$ cat config.mk
export PLATFORM = sky130hd
export DESIGN_NAME = keyscan_gen
export DESIGN_NICKNAME = d
export VERILOG_FILES = /design/src/rtl/keyscan_pkg.sv /design/src/rtl/ks_cfg_stage.sv /design/src/rtl/ks_slot_timer.sv /design/src/rtl/ks_strobe_ring.sv /design/src/rtl/ks_key_latch.sv /design/src/rtl/keyscan_gen.sv
export SDC_FILE = /design/constraint.sdc
export NUM_CORES = 1
export LEC_CHECK = 0
export ABC_AREA = 1
export BUFFER_PORTS_ARGS = -buffer_cell sky130_fd_sc_hd__buf_2
export CAP_MARGIN = 20
export CORE_MARGIN = 5
export CORE_UTILIZATION = 29
export CTS_CLUSTER_SIZE = 20
export DETAILED_ROUTE_END_ITERATION = 8
export PLACE_DENSITY = 0.49
export SLEW_MARGIN = 20
export SYNTH_ARGS = -nofsm -noshare
export SYNTH_HDL_FRONTEND = slang
export SYNTH_SLANG_ARGS = --single-unit
$ cat constraint.sdc
create_clock -name clk -period 4.9 [get_ports clk]
set_input_delay 0 -clock clk [delete_from_list [all_inputs] [get_ports clk]]
set_output_delay 0 -clock clk [all_outputs]
set_load 0.03 [all_outputs]
$ cat src/rtl/keyscan_pkg.sv
package keyscan_pkg;

    localparam int SEL_W        = 2;
    localparam int DEF_STROBES  = 8;
    localparam int DEF_BASE     = 20;
    localparam int DEF_RET_W    = 4;

    // period select plus the doubling bit
    typedef struct packed {
        logic [SEL_W-1:0] sel;
        logic             long_mode;
    } scan_cfg_t;

    // largest shift any configuration can apply to the base slot
    localparam int MAX_SHIFT = (1 << SEL_W);

    function automatic int unsigned slot_clocks(input int unsigned base, input scan_cfg_t c);
        int unsigned sh;
        sh = int'(c.sel) + int'(c.long_mode);
        return base << sh;
    endfunction

    function automatic int unsigned cnt_bits(input int unsigned base);
        return $clog2(base << MAX_SHIFT);
    endfunction

endpackage
[src/rtl/dslot_pc_seq.sv]
module dslot_pc_seq
  import pcseq_pkg::*;
#(
  parameter int          DS_DEPTH  = 4,
  parameter logic [31:0] RESET_VEC = 32'h0000_1000,
  parameter logic [31:0] EXC_VEC   = 32'h0000_0080,
  parameter int          LINK_REG  = 31
) (
  input  logic        clk,
  input  logic        rst_n,
  output logic [31:0] fetch_pc,
  output logic        fetch_valid,
  input  logic        fetch_ready,
  input  logic        br_valid,
  input  logic        br_taken,
  input  logic        br_by_reg,
  input  logic        br_link,
  input  logic [31:0] br_pc,
  input  logic [31:0] br_target,
  input  logic        exc_req,
  input  logic [31:0] exc_pc,
  input  logic        eret,
  output logic [31:0] epc,
  output logic        epc_in_slot,
  output logic        fetch_addr_err,
  output logic        link_we,
  output logic [4:0]  link_idx,
  output logic [31:0] link_data
);
  br_req_t br;
  logic    flush;

  assign br    = '{valid: br_valid, taken: br_taken, by_reg: br_by_reg,
                   link: br_link, pc: br_pc, target: br_target};
  assign flush = exc_req || eret;

  pcseq_fetch #(
    .RESET_VEC (RESET_VEC),
    .EXC_VEC   (EXC_VEC)
  ) u_fetch (
    .clk      (clk),
    .rst_n    (rst_n),
    .ready    (fetch_ready),
    .br       (br),
    .exc_req  (exc_req),
    .eret     (eret),
    .epc      (epc),
    .pc       (fetch_pc),
    .valid    (fetch_valid),
    .addr_err (fetch_addr_err)
  );

  pcseq_slot_track #(
    .DS_DEPTH (DS_DEPTH)
  ) u_slots (
    .clk     (clk),
    .rst_n   (rst_n),
    .push    (br_valid),
    .push_pc (br_pc),
    .flush   (flush),
    .exc_req (exc_req),
    .exc_pc  (exc_pc),
    .epc     (epc),
    .in_slot (epc_in_slot)
  );

  pcseq_link u_link (
    .clk      (clk),
    .rst_n    (rst_n),
    .br       (br),
    .suppress (flush),
    .we       (link_we),
    .data     (link_data)
  );

  assign link_idx = REG_IDX_W'(LINK_REG);

  assert_valid_after_reset_R1: assert property (@(posedge clk) disable iff (!rst_n)
    1'b1 |=> fetch_valid);
endmodule
$ cat src/rtl/rxdma_sscode.sv
// Next saved-count status code: bit0 buffer, bit1 saved, bit2 repeated.
module rxdma_sscode (
    input  logic [2:0] cur,
    input  logic       is_b,
    output logic [2:0] nxt
);
    always_comb nxt = {cur[1], 1'b1, is_b};
endmodule
==> src/rtl/cfp_pkg.sv <==
package cfp_pkg;
  parameter int TAG_W  = 3;
  parameter int DATA_W = 16;
  // sequence width must cover about 2*STAGES+1 tokens in flight
  parameter int SEQ_W  = 5;

  typedef logic [TAG_W-1:0]  tag_t;
  typedef logic [DATA_W-1:0] word_t;
  typedef logic [SEQ_W-1:0]  seq_t;

  typedef enum logic [1:0] {
    OP_ADD = 2'd0,
    OP_SUB = 2'd1,
    OP_XOR = 2'd2,
    OP_LDI = 2'd3
  } op_e;

  typedef struct packed {
    logic  v;
    seq_t  seq;
    op_e   op;
    tag_t  dst;
    tag_t  sa;
    tag_t  sb;
    logic  ha;
    logic  hb;
    word_t va;
    word_t vb;
    logic  done;
    word_t res;
  } ins_t;

  typedef struct packed {
    logic  v;
    seq_t  seq;
    tag_t  tag;
    word_t val;
  } res_t;

  function automatic word_t alu(op_e op, word_t a, word_t b);
    word_t r;
    case (op)
      OP_ADD:  r = a + b;
      OP_SUB:  r = a - b;
      OP_XOR:  r = a ^ b;
      default: r = a;
    endcase
    return r;
  endfunction
endpackage

==> src/rtl/cfp_meet.sv <==
module cfp_meet
  import cfp_pkg::*;
(
  input  ins_t ins_i,
  input  res_t res_i,
  output ins_t ins_o,
  output res_t res_o
);
  logic hit;
  assign hit = ins_i.v && res_i.v;

  always_comb begin
    ins_o = ins_i;
    res_o = res_i;
    if (hit) begin
      if (!ins_i.ha && ins_i.sa == res_i.tag) begin
        ins_o.ha = 1'b1;
        ins_o.va = res_i.val;
      end
      if (!ins_i.hb && ins_i.sb == res_i.tag) begin
        ins_o.hb = 1'b1;
        ins_o.vb = res_i.val;
      end
      // a younger writer of the same register supersedes this result
      if (ins_i.dst == res_i.tag && ins_i.seq != res_i.seq) res_o.v = 1'b0;
    end
  end
endmodule

==> src/rtl/cfp_regfile.sv <==
module cfp_regfile
  import cfp_pkg::*;
#(
  parameter int NREG = 8
) (
  input  logic  clk_i,
  input  logic  rst_ni,
  input  logic  we_i,
  input  tag_t  wa_i,
  input  word_t wd_i,
  input  tag_t  ra_a_i,
  input  tag_t  ra_b_i,
  output word_t rd_a_o,
  output word_t rd_b_o
);
  word_t mem [NREG];

  always_ff @(posedge clk_i or negedge rst_ni) begin
    if (!rst_ni) begin
      for (int i = 0; i < NREG; i++) mem[i] <= '0;
    end else if (we_i) begin
      mem[wa_i] <= wd_i;
    end
  end

  assign rd_a_o = mem[ra_a_i];
  assign rd_b_o = mem[ra_b_i];
endmodule

==> src/rtl/cfp_pipe.sv <==
module cfp_pipe
  import cfp_pkg::*;
#(
  parameter int STAGES   = 4,
  parameter int EX_STAGE = 2
) (
  input  logic                      clk_i,
  input  logic                      rst_ni,
  input  logic                      in_valid_i,
  output logic                      in_ready_o,
  input  logic [1:0]                in_op_i,
  input  logic [cfp_pkg::TAG_W-1:0] in_dst_i,
  input  logic [cfp_pkg::TAG_W-1:0] in_src_a_i,
  input  logic [cfp_pkg::TAG_W-1:0] in_src_b_i,
  input  logic [cfp_pkg::DATA_W-1:0] in_imm_i,
  output logic                      ret_valid_o,
  output logic [cfp_pkg::TAG_W-1:0] ret_tag_o,
  output logic [cfp_pkg::DATA_W-1:0] ret_data_o
);
  localparam int LAST = STAGES - 1;
  localparam int NREG = 1 << TAG_W;

  ins_t ins_q [STAGES];
  ins_t ins_m [STAGES];
  ins_t ins_x [STAGES];
  ins_t ins_d [STAGES];
  res_t res_q [STAGES];
  res_t res_m [STAGES];
  res_t res_d [STAGES];

  logic [STAGES-1:0] ileave;
  logic [LAST-1:0]   imv;
  logic [LAST-1:0]   rmv;
  seq_t  seq_q;
  word_t rd_a, rd_b;
  ins_t  ins_new;
  logic  accept;

  function automatic ins_t run_op(ins_t t, logic go);
    ins_t r;
    r = t;
    if (go) begin
      r.done = 1'b1;
      r.res  = alu(t.op, t.va, t.vb);
    end
    return r;
  endfunction

  function automatic res_t mk_res(ins_t t);
    res_t r;
    r.v   = 1'b1;
    r.seq = t.seq;
    r.tag = t.dst;
    r.val = t.res;
    return r;
  endfunction

  assign in_ready_o = !ins_q[0].v || ileave[0];
  assign accept     = in_valid_i && in_ready_o;

  always_comb begin
    ins_new      = '0;
    ins_new.v    = 1'b1;
    ins_new.seq  = seq_q;
    ins_new.op   = op_e'(in_op_i);
    ins_new.dst  = in_dst_i;
    ins_new.sa   = in_src_a_i;
    ins_new.sb   = in_src_b_i;
    ins_new.ha   = (op_e'(in_op_i) == OP_LDI);
    ins_new.hb   = (op_e'(in_op_i) == OP_LDI);
    ins_new.va   = in_imm_i;
  end

  for (genvar k = 0; k < STAGES; k++) begin : g_st
    cfp_meet u_meet (
      .ins_i (ins_q[k]),
      .res_i (res_q[k]),
      .ins_o (ins_m[k]),
      .res_o (res_m[k])
    );

    if (k < LAST) begin : g_mid
      logic ex;
      // results never stall; a result crossing boundary k blocks the instruction there
      assign rmv[k] = res_m[k+1].v;
      assign ex = (k >= EX_STAGE) && ins_m[k].v && ins_m[k].ha && ins_m[k].hb &&
                  !ins_m[k].done && !res_m[k+1].v;
      assign ins_x[k]  = run_op(ins_m[k], ex);
      assign imv[k]    = ins_m[k].v && !rmv[k] && (!ins_q[k+1].v || ileave[k+1]);
      assign ileave[k] = imv[k];
      assign res_d[k]  = rmv[k] ? res_m[k+1] : (ex ? mk_res(ins_x[k]) : res_t'('0));
    end else begin : g_last
      ins_t filled;
      always_comb begin
        filled = ins_m[k];
        if (!ins_m[k].ha) filled.va = rd_a;
        if (!ins_m[k].hb) filled.vb = rd_b;
      end
      assign ins_x[k]  = run_op(filled, !filled.done);
      assign ileave[k] = ins_q[k].v;
      assign res_d[k]  = (ins_m[k].v && !ins_m[k].done) ? mk_res(ins_x[k]) : res_t'('0);
    end

    if (k == 0) begin : g_head
      assign ins_d[k] = accept ? ins_new : (ileave[k] ? ins_t'('0) : ins_x[k]);
    end else begin : g_body
      assign ins_d[k] = imv[k-1] ? ins_x[k-1] : (ileave[k] ? ins_t'('0) : ins_x[k]);
    end
  end

  always_ff @(posedge clk_i or negedge rst_ni) begin
    if (!rst_ni) begin
      for (int k = 0; k < STAGES; k++) begin
        ins_q[k] <= '0;
        res_q[k] <= '0;
      end
      seq_q <= '0;
    end else begin
      for (int k = 0; k < STAGES; k++) begin
        ins_q[k] <= ins_d[k];
        res_q[k] <= res_d[k];
      end
      if (accept) seq_q <= seq_q + 1'b1;
    end
  end

  cfp_regfile #(.NREG(NREG)) u_rf (
    .clk_i  (clk_i),
    .rst_ni (rst_ni),
    .we_i   (ins_q[LAST].v),
    .wa_i   (ins_q[LAST].dst),
    .wd_i   (ins_x[LAST].res),
    .ra_a_i (ins_q[LAST].sa),
    .ra_b_i (ins_q[LAST].sb),
    .rd_a_o (rd_a),
    .rd_b_o (rd_b)
  );

  assign ret_valid_o = ins_q[LAST].v;
  assign ret_tag_o   = ins_q[LAST].dst;
  assign ret_data_o  = ins_x[LAST].res;

  // checker state: retire sequence expected in acceptance order
  seq_t ret_seq_q;
  always_ff @(posedge clk_i or negedge rst_ni) begin
    if (!rst_ni)          ret_seq_q <= '0;
    else if (ret_valid_o) ret_seq_q <= ret_seq_q + 1'b1;
  end

  p_fwd_a_r3: assert property (@(posedge clk_i) disable iff (!rst_ni)
    (ins_q[LAST].v && ins_q[LAST].ha && ins_q[LAST].op != OP_LDI) |-> (ins_q[LAST].va == rd_a));

  p_fwd_b_r3: assert property (@(posedge clk_i) disable iff (!rst_ni)
    (ins_q[LAST].v && ins_q[LAST].hb && ins_q[LAST].op != OP_LDI) |-> (ins_q[LAST].vb == rd_b));

  p_early_exec_r4: assert property (@(posedge clk_i) disable iff (!rst_ni)
    (ins_q[LAST].v && ins_q[LAST].done && ins_q[LAST].op != OP_LDI) |->
      (ins_q[LAST].res == alu(ins_q[LAST].op, rd_a, rd_b)));

  p_wb_order_r7: assert property (@(posedge clk_i) disable iff (!rst_ni)
    ret_valid_o |-> (ins_q[LAST].seq == ret_seq_q));

  p_accept_r8: assert property (@(posedge clk_i) disable iff (!rst_ni)
    (in_valid_i && in_ready_o) |=> (ins_q[0].v && ins_q[0].seq == $past(seq_q)));

  p_stall_r8: assert property (@(posedge clk_i) disable iff (!rst_ni)
    (in_valid_i && !in_ready_o) |=> (seq_q == $past(seq_q)));
endmodule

Work instruction. Lines from the start of the records through the one containing "export SYNTH_ARGS = -nofsm -noshare" are what should be retyped, exactly and in full, both ends included.

Output for this task.
$ cat config.mk
export PLATFORM = sky130hd
export DESIGN_NAME = keyscan_gen
export DESIGN_NICKNAME = d
export VERILOG_FILES = /design/src/rtl/keyscan_pkg.sv /design/src/rtl/ks_cfg_stage.sv /design/src/rtl/ks_slot_timer.sv /design/src/rtl/ks_strobe_ring.sv /design/src/rtl/ks_key_latch.sv /design/src/rtl/keyscan_gen.sv
export SDC_FILE = /design/constraint.sdc
export NUM_CORES = 1
export LEC_CHECK = 0
export ABC_AREA = 1
export BUFFER_PORTS_ARGS = -buffer_cell sky130_fd_sc_hd__buf_2
export CAP_MARGIN = 20
export CORE_MARGIN = 5
export CORE_UTILIZATION = 29
export CTS_CLUSTER_SIZE = 20
export DETAILED_ROUTE_END_ITERATION = 8
export PLACE_DENSITY = 0.49
export SLEW_MARGIN = 20
export SYNTH_ARGS = -nofsm -noshare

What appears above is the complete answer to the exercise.